Author: Katie McGarry
- Imprint: Harlequin Teen
Date Published: May 28th 2013
Format: ARC (Advance Reader’s Copy). Paperback.
Source: From the publisher for review
Ryan lowers his lips to my ear. “Dance with me, Beth.”
“No.” I whisper the reply. I hate him and I hate myself for wanting him to touch me again….
“I dare you…”
If anyone knew the truth about Beth Risk’s home life, they’d send her mother to jail and seventeen-year-old Beth who knows where. So she protects her mom at all costs. Until the day her uncle swoops in and forces Beth to choose between her mom’s freedom and her own happiness. That’s how Beth finds herself living with an aunt who doesn’t want her and going to a school that doesn’t understand her. At all. Except for the one guy who shouldn’t get her, but does….
Ryan Stone is the town golden boy, a popular baseball star jock-with secrets he can’t tell anyone. Not even the friends he shares everything with, including the constant dares to do crazy things. The craziest? Asking out the Skater girl who couldn’t be less interested in him.
But what begins as a dare becomes an intense attraction neither Ryan nor Beth expected. Suddenly, the boy with the flawless image risks his dreams-and his life-for the girl he loves, and the girl who won’t let anyone get too close is daring herself to want it all….
Number of Days It Took to Read: 10
It’s a cover I expect a book about romance to have. Doesn’t stand out to me.
The Writing Score: 3 out of 5
Recommendation: Casual Perusal
Memorable or Forgettable: Forgettable
Rating: 2 out of 5
I was really disappointed.
I read Pushing the Limit which is the second book in the series but not really. Beth was a character in Pushing the Limits as a secondary character and is now the main protagonist in this one (kind of like a spin-off). I really enjoyed Pushing the Limits but thought Dare You To was terrible which has me wondering if I’ve just grown as a reader in the last few months or the writing has changed. Pushing the Limit wasn’t a literary masterpiece or anything but the story was really interesting. Dare You To…not so much.
Dare You To feels like it’s been written in a week and nothing beyond checking for spelling and grammatical errors had occurred. A whole range of things annoyed me. Beth’s observation of a school lend to the comparison of Deliverance to it BUT it happened twice. The first time had impact (I chuckled) but the second time made it seem tired out. This entire book was drenched in telling and barely any showing. This is told in first person POV of both Beth and Ryan. So many ideas regarding their feelings about the world around them and of each other was very repetitive. The constant, “I can’t be with you cause I’m the bad girl *runs* *catches me* Okay, I believe you love me *five seconds later* I’m not worth it *runs* *catches me* Ok, THIS time I believe you love me”, made me want to flip a desk in frustration. After awhile it was annoying. I kind of understand why Beth constantly goes back to her mother because she’s family but there were times where I wanted to shake her and scream, “DO YOU NOT HAVE EYES??? AM I THE ONLY ONE WHO SEES THE ISSUE WITH THIS??”.

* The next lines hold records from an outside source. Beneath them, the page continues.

**config.mk**
```make
export PLATFORM = sky130hd
export DESIGN_NAME = ascon_linear_layer
export DESIGN_NICKNAME = d
export VERILOG_FILES = /design/src/rtl/ascon_pkg.sv /design/src/rtl/ascon_word_diffuse.sv /design/src/rtl/ascon_linear_layer.sv
export SDC_FILE = /design/constraint.sdc
export NUM_CORES = 2
export LEC_CHECK = 0
export CAP_MARGIN = 25
export CORE_MARGIN = 10
export CORE_UTILIZATION = 30
export CTS_BUF_LIST = sky130_fd_sc_hd__clkbuf_8
export CTS_CLUSTER_DIAMETER = 30
export DETAILED_ROUTE_END_ITERATION = 8
export PLACE_DENSITY = 0.48
export SETUP_SLACK_MARGIN = 0.2
export SLEW_MARGIN = 20
export SYNTH_ARGS = -nofsm -noshare
export SYNTH_HDL_FRONTEND = slang
export SYNTH_SLANG_ARGS = --single-unit
```
**constraint.sdc**
```tcl
create_clock -name clk -period 31.6 [get_ports clk]
set_input_delay 6.32 -clock clk [delete_from_list [all_inputs] [get_ports clk]]
set_output_delay 6.32 -clock clk [all_outputs]
set_load 0.01 [all_outputs]
```
**src/rtl/ascon_pkg.sv**
```systemverilog
// Shared constants, types and rotation lookups for the Ascon linear diffusion layer (pL).
package ascon_pkg;

  localparam int WORD_W = 64;
  localparam int NWORDS = 5;
  localparam int IDX_W  = $clog2(NWORDS);
  localparam int ROT_W  = 6;

  typedef logic [WORD_W-1:0] word_t;
  typedef logic [ROT_W-1:0]  rot_t;
  typedef logic [IDX_W-1:0]  idx_t;

  typedef enum logic [1:0] {IDLE = 2'd0, RUN = 2'd1, DONE = 2'd2} ll_state_t;

  localparam idx_t LAST_IDX = idx_t'(NWORDS - 1);

  localparam rot_t ROT0 [NWORDS] = '{6'd19, 6'd61, 6'd1, 6'd10, 6'd7};
  localparam rot_t ROT1 [NWORDS] = '{6'd28, 6'd39, 6'd6, 6'd17, 6'd41};

  // Out-of-range indices return a harmless nonzero rotation; idx never gets there.
  function automatic rot_t rot0_of(input idx_t i);
    rot_t r;
    if (int'(i) < NWORDS) r = ROT0[int'(i)];
    else                  r = 6'd1;
    return r;
  endfunction

  function automatic rot_t rot1_of(input idx_t i);
    rot_t r;
    if (int'(i) < NWORDS) r = ROT1[int'(i)];
    else                  r = 6'd1;
    return r;
  endfunction

endpackage

```
**src/rtl/ascon_word_diffuse.sv**
```systemverilog
// Combinational per-word diffusion: y = x ^ ror(x,a) ^ ror(x,b).
module ascon_word_diffuse
  import ascon_pkg::*;
(
  input  word_t      x,
  input  logic [5:0] a,
  input  logic [5:0] b,
  output word_t      y
);

  word_t ror_a;
  word_t ror_b;

  // Rotation amounts are always 1..63, so the complementary left shift never reaches 64.
  assign ror_a = (x >> a) | (x << (7'd64 - {1'b0, a}));
  assign ror_b = (x >> b) | (x << (7'd64 - {1'b0, b}));
  assign y     = x ^ ror_a ^ ror_b;

endmodule

```
**src/rtl/ascon_linear_layer.sv**
```systemverilog
// Ascon pL stage: captures the sbox output and diffuses one 64-bit word per cycle
// through a single shared rotator pair; result held in DONE until start drops.
module ascon_linear_layer
  import ascon_pkg::*;
#(
  parameter int CWIDTH = 320
) (
  input  logic              clk,
  input  logic              reset,
  input  logic              start,
  input  logic [CWIDTH-1:0] state_in,
  output logic [CWIDTH-1:0] state_out,
  output logic              busy,
  output logic              done
);

  if (CWIDTH != WORD_W * NWORDS) begin : g_bad_width
    $error("ascon_linear_layer: CWIDTH must equal 64*NWORDS = 320");
  end

  ll_state_t         state;
  ll_state_t         state_next;
  idx_t              idx;
  logic [CWIDTH-1:0] in_reg;
  word_t             cur_word;
  word_t             diffused;

  assign cur_word = in_reg[WORD_W*idx +: WORD_W];

  ascon_word_diffuse u_diffuse (
    .x (cur_word),
    .a (rot0_of(idx)),
    .b (rot1_of(idx)),
    .y (diffused)
  );

  // State register
  always_ff @(posedge clk or posedge reset) begin
    if (reset) state <= IDLE;
    else       state <= state_next;
  end

  // Next-state logic; DONE needs start low before re-arming
  always_comb begin
    state_next = state;
    case (state)
      IDLE: begin
        if (start) state_next = RUN;
        else       state_next = IDLE;
      end
      RUN: begin
        if (idx == LAST_IDX) state_next = DONE;
        else                 state_next = RUN;
      end
      DONE: begin
        if (start) state_next = DONE;
        else       state_next = IDLE;
      end
      default: state_next = IDLE;
    endcase
  end

  // Output decode from the state register
  always_comb begin
    busy = 1'b0;
    done = 1'b0;
    case (state)
      RUN:     busy = 1'b1;
      DONE:    done = 1'b1;
      default: begin
        busy = 1'b0;
        done = 1'b0;
      end
    endcase
  end

  // Datapath: capture, per-word write-back, index counter
  always_ff @(posedge clk or posedge reset) begin
    if (reset) begin
      in_reg    <= '0;
      idx       <= '0;
      state_out <= '0;
    end else begin
      case (state)
        IDLE: begin
          if (start) begin
            in_reg <= state_in;
            idx    <= '0;
          end else begin
            idx    <= idx;
          end
        end
        RUN: begin
          state_out[WORD_W*idx +: WORD_W] <= diffused;
          if (idx == LAST_IDX) idx <= '0;
          else                 idx <= idx + idx_t'(1);
        end
        default: idx <= idx;
      endcase
    end
  end

endmodule
```
# [Word-level counts from Yosys, hierarchy flattened]
# Memories as Yosys holds them, arrays and structs flattened.
# Index checks and enable logic that the tools add are counted.
# W data, S select, Z words.
[op_classes] n_shift=7 addsub=4 reduce_logical=4 n_mul=0 n_eq_ne=4 bitwise=5 n_mux=16 div=0 order_cmp=2
[ops] op="$bwmux W320" count=1
[ops] op="$shift A64 B34 Y320 const A" count=1
[ops] op="$shiftx A320 B10 Y64" count=1
[ops] op="$shiftx A64 B34 Y320" count=1
[ops] op="$or A64 B64 Y64" count=2
[ops] op="$shl A64 B7 Y64" count=2
[ops] op="$shr A64 B6 Y64" count=2
[ops] op="$xor A64 B64 Y64" count=2
[ops] op="$mux W6" count=6
[ops] op="$neg A9 Y34" count=1
[ops] op="$ge A32 B4 Y1 const B" count=1
[ops] op="$not A3 Y32" count=1
[ops] op="$sub A7 B6 Y7 const A" count=2
[ops] op="$mux W3" count=2
[ops] op="$pmux W2 S3" count=1
[ops] op="$pmux W3 S2" count=1
[ops] op="$mux W2" count=2
[ops] op="$reduce_and A2 Y1" count=2
[ops] op="$add A3 B1 Y3 const B" count=1
[ops] op="$eq A3 B3 Y1 const B" count=1
[ops] op="$lt A3 B3 Y1 const B" count=1
[ops] op="$mux W1" count=3
[ops] op="$eq A2 B1 Y1 const B" count=1
[ops] op="$eq A2 B2 Y1 const B" count=1
[ops] op="other kinds (3)" count=3
[totals] mem_bits_rw=0 latch_bits=0 mem_count=2 romBits=96 output_inout_bits=322 regBits=645
[mem_list] name="(name not given)" depth=8 width=6 rd=1 rd_ports_with_merged_regs=0 wr=0 line_no="ascon_pkg.sv:30" rtl="if (int'(i) < NWORDS) r = ROT1[int'(i)];"
[mem_list] name="(name not given)" depth=8 width=6 rd=1 rd_ports_with_merged_regs=0 wr=0 line_no="ascon_pkg.sv:23" rtl="if (int'(i) < NWORDS) r = ROT0[int'(i)];"

# [Longest topological paths before layout]
[logic_depth] ltp_word=12 depth_mapped=30 depth_no_buf=16

# [Modules after synthesis]
# From an unflattened synthesis, not the netlist that was laid out.
[hier_totals] hier_cells=4246 area_unflattened_um2=45825.2
[modules_own_cells] module="ascon_linear_layer" instances=1 area_per_inst_um2=28209.6 seq_area_each_um2=16140.5 cells_each=2086
[modules_own_cells] module="ascon_word_diffuse" instances=1 area_per_inst_um2=17615.6 seq_area_each_um2=0.0 cells_each=2160

# [Least setup slack after synthesis]
# Ideal clock, no wire load.
[synth_path] path_type="input to register" startpoint="input start" endpoint="register in_reg[0]" path_stages=5 setup_time_ps=125 setup_slack_ps=23688 t_arrival_ps=7787 path_cell_list="nor3b_1 clkbuf_1 clkbuf_1 clkbuf_1 mux2_2"
[synth_between] elab_chain_len=1
[synth_rtl] element="start: declaration" line_no="ascon_linear_layer.sv:10" rtl="input logic start,"
[synth_rtl] element="$reduce_and A2 Y1 (no line)"
[synth_rtl] element="end signal: assignment" line_no="ascon_linear_layer.sv:87" rtl="in_reg <= state_in;"
[synth_rtl] element="end: declaration" line_no="ascon_linear_layer.sv:24" rtl="logic [CWIDTH-1:0] in_reg;"
# No other way between the ends.
# A chain may end at the register's enable or synchronous reset.

==> flow_summary_export.csv <==
group,metric,value,unit
detailed_routing,wirelength,368.2,mm
layout,fin_nets,6367,
floorplan,dieArea,177500,um2
floorplan,coreArea,160400,um2
clocking,cts_hold_buf,0,
synthesis,synthesis.nets,5729,
clocking,clkLatencyLatePin,0.95,ns
critical_path,r2r-end,"state_out[75]$_DFFE_PP0P_",
clocking,cts_setup_buffers,0,
floorplan,die_w,421.3,um
layout,drive_gt1_share,19.80,%
layout,synthToLayoutAreaGrowth,28.17,%
floorplan,initial_core_util,30.12,%
sta,finalHoldViolCount,0,
critical_path,critPathLaunchType,"primary input",
clocking,clock-root-buffer,"clkbuf_8",
critical_path,critPathCaptureType,"asynchronous set/reset pin",
critical_path,worstReg2RegStart,"idx[1]$_DFFE_PP0P_",
clocking,cts.sinks,645,
global_route,grt_pass1_wl,485.3,mm
floorplan,die_h,421.3,um
status,outcome,"finished, final reports clean",
critical_path,critPathMaxFanout,148,
synthesis,ys.flop_type,"dfrtp_1",
layout,final_common_cell,"clkdlybuf4s50_1",
global_route,grt_pass1_vias,51730,
critical_path,crit_path_start,"reset",
sta,hold_slack,0.4740,ns
clocking,cts_tree,"built",
synthesis,synth_cell_type_count,114,
sta,fin_skew,0.04043,ns
global_route,grt_antenna_before_repair,46,
detailed_routing,detail_route.vias_per_cell,6.403,
detailed_routing,drt_iter0_markers,7119,
critical_path,crit_top_cell,"buf_4",
synthesis,ys_seq_area_share,33.41,%
critical_path,critical_path_class,"in2async",
worst_hold_path,min_path_type,"reg2reg",
detailed_routing,ant_nets,0,
synthesis,avgSynthCellArea,8.951,um2
sta,fmax,0.1074,GHz
floorplan,num_io_pins,645,
layout,final_core_util,38.61,%
synthesis,synth_edf_count,0,
sta,fin_crit,9.310,ns
clocking,cts_resized,0,
critical_path,arrival,10.41,ns
critical_path,cpMaxStageDelayCell,"buf_4",
sta,min_period_over_period,29.46,%
sta,setup_viol,0,
global_route,grt_usage,39.50,%
synthesis,synthArstFlopShare,100.0,%
job,cap_violations,0,
detailed_routing,num_vias,53440,
sta,tns,0,ns
clocking,htreeDepth,4,
clocking,path_clk_slew,0.05,ns
sta,slew_viol_final,0,
clocking,clk_path_buf_depth,3,
detailed_routing,drc,0,
clocking,cts_buffers,159,
synthesis,ys_ff_latch,645,
global_route,overflow,0,
sta,maxSlewHeadroom,11.35,%
placement,numPortBuffers,644,
sta,rsz0062_at_grt,"false",
detailed_routing,first_pass_iters,7,
floorplan,row_count,147,
synthesis,synth-warning-count,0,
critical_path,cp_cell_sequence,"clkdlybuf4s50_1 -> inv_8 -> buf_4 -> buf_4 -> buf_12 -> buf_4 -> buf_16",
layout,mostFrequentLayoutCells,"clkdlybuf4s50_1, dfrtp_1, nand2_1",
placement,routabilityCongestion,1.116,
placement,hpwl,293.2,mm
global_route,grt_max_degree,167,
critical_path,r2r_slack,23.72,ns
sta,worst_pin_slew,1.322,ns
critical_path,endpoint,"in_reg[272]$_DFFE_PP0P_",
detailed_routing,detail_route.wl_per_cell,44.12,um
critical_path,required,32.70,ns
synthesis,syn-cell-area,48310,um2
critical_path,worstRegToRegCells,15,
synthesis,syn_inst,5397,
critical_path,max_stage_delay,0.73,ns
-- routing by layer --
metal | wire [um] | track usage, %
met1 | 144700 | 48.07
met2 | 151200 | 57.00
met3 | 40530 | 14.58
met4 | 31600 | 28.49
met5 | 159 | 0
-- worst max-delay path: cells and delay by family --
kind / cells / cell delay (ns)
buffers and inverters: 7 / 3.75
-- final cells by class --
cell class,count,area (um2)
Antenna cell,28,70.07
Tap cell,2160,2703
Clock buffer,185,2546
Multi-Input combinational cell,4248,30210
Timing Repair Buffer,954,8877
Sequential cell,645,16150
Inverter,27,111.4
Clock inverter,98,1247
Fill cell,16430,98470
-- through the flow --
stage	cells	area, um2	setup slack [ns]
final	8345	61920	22.29
after global routing	8319	61850	21.71
after CTS	8306	61680	21.86
after detailed placement	8023	57890	20.85
after global placement	8007	57740	20.88
after floorplan	5397	48310	7.209
-- cell families after synthesis --
logic type	share of synthesized area (%)
simple gates	13.76
flops	33.41
buf+inv	5.056
fa+ha+maj	0.2331
xor+xnor	2.504
compound gates	25.34
mux	19.69
-- synth_stat cells (37+ instances only) --
library cell	n	share of area (%)
nor3_1	110	1.1
a21o_1	46	0.71
mux2_2	457	11
nand3_1	74	0.77
dfrtp_1	645	33
nand2_1	605	4.7
xnor2_1	96	1.7
o221ai_1	62	1.1
o211ai_1	110	1.7
buf_1	55	0.43
nor2_1	391	3.0
a22o_1	86	1.6
a22oi_1	82	1.3
a31oi_1	40	0.52
mux2i_1	361	7.5
nand2b_1	57	0.74
buf_4	45	0.70
o21ai_0	449	4.7
o21ai_1	37	0.38
o22ai_1	150	1.9
clkbuf_1	220	1.7
a211oi_1	89	1.4
a21oi_1	287	3.0
buf_2	129	1.3
-- worst min path at each step --
stage	start	end	slack, ns	cells past startpoint
after floorplan	in_reg[304]$_DFFE_PP0P_	in_reg[304]$_DFFE_PP0P_	0.47	1
after global placement	state_out[209]$_DFFE_PP0P_	state_out[209]$_DFFE_PP0P_	0.46	2
after detailed placement	state_out[176]$_DFFE_PP0P_	state_out[176]$_DFFE_PP0P_	0.47	2
after CTS	state_out[171]$_DFFE_PP0P_	state_out[171]$_DFFE_PP0P_	0.48	2
after global routing	state_out[125]$_DFFE_PP0P_	state_out[125]$_DFFE_PP0P_	0.49	2
final	state_out[273]$_DFFE_PP0P_	state_out[273]$_DFFE_PP0P_	0.47	2
Power is left out: the tool's default activity adds up to more than one toggle a clock period on the data nets, which glitch-free logic cannot reach.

Basically, this was the poster child for romance stories but with angsty teens. A Nicholas Sparks book with angsty teenagers.
For the life of me, I keep mentally referring to Dare You To as Dare To You. This annoys me internally.
A. A. Omer
The opinions expressed here are mine and readers are welcome to disagree. In fact, I encourage it! I never believed in putting particular books or authors on some sort of universal pedestal but you’re free to put it on your individualized pedestal because I most certainly will.